YOUR ASSIGNMENT » Give the records once more, exactly as they stand.

------ RECORDS SHOWN

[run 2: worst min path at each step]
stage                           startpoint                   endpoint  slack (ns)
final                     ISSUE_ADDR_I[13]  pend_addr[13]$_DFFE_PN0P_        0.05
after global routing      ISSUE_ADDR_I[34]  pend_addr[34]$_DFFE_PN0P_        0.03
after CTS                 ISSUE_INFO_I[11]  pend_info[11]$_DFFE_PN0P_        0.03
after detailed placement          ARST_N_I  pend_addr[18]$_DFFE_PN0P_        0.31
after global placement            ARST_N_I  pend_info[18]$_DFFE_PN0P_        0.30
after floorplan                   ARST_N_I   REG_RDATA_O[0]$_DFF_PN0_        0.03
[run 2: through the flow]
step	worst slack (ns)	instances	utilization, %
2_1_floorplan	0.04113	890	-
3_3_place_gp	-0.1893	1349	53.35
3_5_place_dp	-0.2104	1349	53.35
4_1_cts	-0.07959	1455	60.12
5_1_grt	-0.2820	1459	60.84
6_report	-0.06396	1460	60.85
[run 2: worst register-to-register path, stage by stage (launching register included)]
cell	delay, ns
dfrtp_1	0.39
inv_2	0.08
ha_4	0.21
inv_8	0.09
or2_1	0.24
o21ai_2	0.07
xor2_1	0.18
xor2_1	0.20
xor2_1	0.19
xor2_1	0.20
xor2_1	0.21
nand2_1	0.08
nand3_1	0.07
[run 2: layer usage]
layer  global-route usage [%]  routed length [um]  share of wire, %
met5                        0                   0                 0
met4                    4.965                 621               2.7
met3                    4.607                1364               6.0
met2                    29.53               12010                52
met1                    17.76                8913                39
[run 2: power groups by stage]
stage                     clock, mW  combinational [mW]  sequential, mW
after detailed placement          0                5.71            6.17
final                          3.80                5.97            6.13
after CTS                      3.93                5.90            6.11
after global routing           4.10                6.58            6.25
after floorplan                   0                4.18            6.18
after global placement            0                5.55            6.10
`config.mk`:
```
export PLATFORM = sky130hd
export DESIGN_NAME = fic_ctrl
export DESIGN_NICKNAME = d
export VERILOG_FILES = /design/src/hdl/fic_ctrl.v /design/src/hdl/fic_data_mem.v
export VERILOG_INCLUDE_DIRS = /design/src /design/src/hdl
export SDC_FILE = /design/constraint.sdc
export NUM_CORES = 1
export LEC_CHECK = 0
export BUFFER_PORTS_ARGS = -buffer_cell sky130_fd_sc_hd__buf_2
export CORE_ASPECT_RATIO = 1.4
export CORE_MARGIN = 3
export CORE_UTILIZATION = 50
export CTS_BUF_LIST = sky130_fd_sc_hd__clkbuf_2 sky130_fd_sc_hd__clkbuf_4 sky130_fd_sc_hd__clkbuf_8
export DETAILED_ROUTE_END_ITERATION = 8
export PLACE_DENSITY_LB_ADDON = 0.1
export SLEW_MARGIN = 15
export SYNTH_ARGS = -nofsm -noshare
export SYNTH_HDL_FRONTEND = slang
export SYNTH_SLANG_ARGS = --single-unit
```
`constraint.sdc`:
```
create_clock -name clock_in -period 14.4 [get_ports clock_in]
set_input_delay 1.44 -clock clock_in [delete_from_list [all_inputs] [get_ports clock_in]]
set_output_delay 1.44 -clock clock_in [all_outputs]
set_load 0.005 [all_outputs]
```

------------

COMPLETED TASK »
[run 2: worst min path at each step]
stage                           startpoint                   endpoint  slack (ns)
final                     ISSUE_ADDR_I[13]  pend_addr[13]$_DFFE_PN0P_        0.05
after global routing      ISSUE_ADDR_I[34]  pend_addr[34]$_DFFE_PN0P_        0.03
after CTS                 ISSUE_INFO_I[11]  pend_info[11]$_DFFE_PN0P_        0.03
after detailed placement          ARST_N_I  pend_addr[18]$_DFFE_PN0P_        0.31
after global placement            ARST_N_I  pend_info[18]$_DFFE_PN0P_        0.30
after floorplan                   ARST_N_I   REG_RDATA_O[0]$_DFF_PN0_        0.03
[run 2: through the flow]
step	worst slack (ns)	instances	utilization, %
2_1_floorplan	0.04113	890	-
3_3_place_gp	-0.1893	1349	53.35
3_5_place_dp	-0.2104	1349	53.35
4_1_cts	-0.07959	1455	60.12
5_1_grt	-0.2820	1459	60.84
6_report	-0.06396	1460	60.85
[run 2: worst register-to-register path, stage by stage (launching register included)]
cell	delay, ns
dfrtp_1	0.39
inv_2	0.08
ha_4	0.21
inv_8	0.09
or2_1	0.24
o21ai_2	0.07
xor2_1	0.18
xor2_1	0.20
xor2_1	0.19
xor2_1	0.20
xor2_1	0.21
nand2_1	0.08
nand3_1	0.07
[run 2: layer usage]
layer  global-route usage [%]  routed length [um]  share of wire, %
met5                        0                   0                 0
met4                    4.965                 621               2.7
met3                    4.607                1364               6.0
met2                    29.53               12010                52
met1                    17.76                8913                39
[run 2: power groups by stage]
stage                     clock, mW  combinational [mW]  sequential, mW
after detailed placement          0                5.71            6.17
final                          3.80                5.97            6.13
after CTS                      3.93                5.90            6.11
after global routing           4.10                6.58            6.25
after floorplan                   0                4.18            6.18
after global placement            0                5.55            6.10
`config.mk`:
```
export PLATFORM = sky130hd
export DESIGN_NAME = fic_ctrl
export DESIGN_NICKNAME = d
export VERILOG_FILES = /design/src/hdl/fic_ctrl.v /design/src/hdl/fic_data_mem.v
export VERILOG_INCLUDE_DIRS = /design/src /design/src/hdl
export SDC_FILE = /design/constraint.sdc
export NUM_CORES = 1
export LEC_CHECK = 0
export BUFFER_PORTS_ARGS = -buffer_cell sky130_fd_sc_hd__buf_2
export CORE_ASPECT_RATIO = 1.4
export CORE_MARGIN = 3
export CORE_UTILIZATION = 50
export CTS_BUF_LIST = sky130_fd_sc_hd__clkbuf_2 sky130_fd_sc_hd__clkbuf_4 sky130_fd_sc_hd__clkbuf_8
export DETAILED_ROUTE_END_ITERATION = 8
export PLACE_DENSITY_LB_ADDON = 0.1
export SLEW_MARGIN = 15
export SYNTH_ARGS = -nofsm -noshare
export SYNTH_HDL_FRONTEND = slang
export SYNTH_SLANG_ARGS = --single-unit
```
`constraint.sdc`:
```
create_clock -name clock_in -period 14.4 [get_ports clock_in]
set_input_delay 1.44 -clock clock_in [delete_from_list [all_inputs] [get_ports clock_in]]
set_output_delay 1.44 -clock clock_in [all_outputs]
set_load 0.005 [all_outputs]
```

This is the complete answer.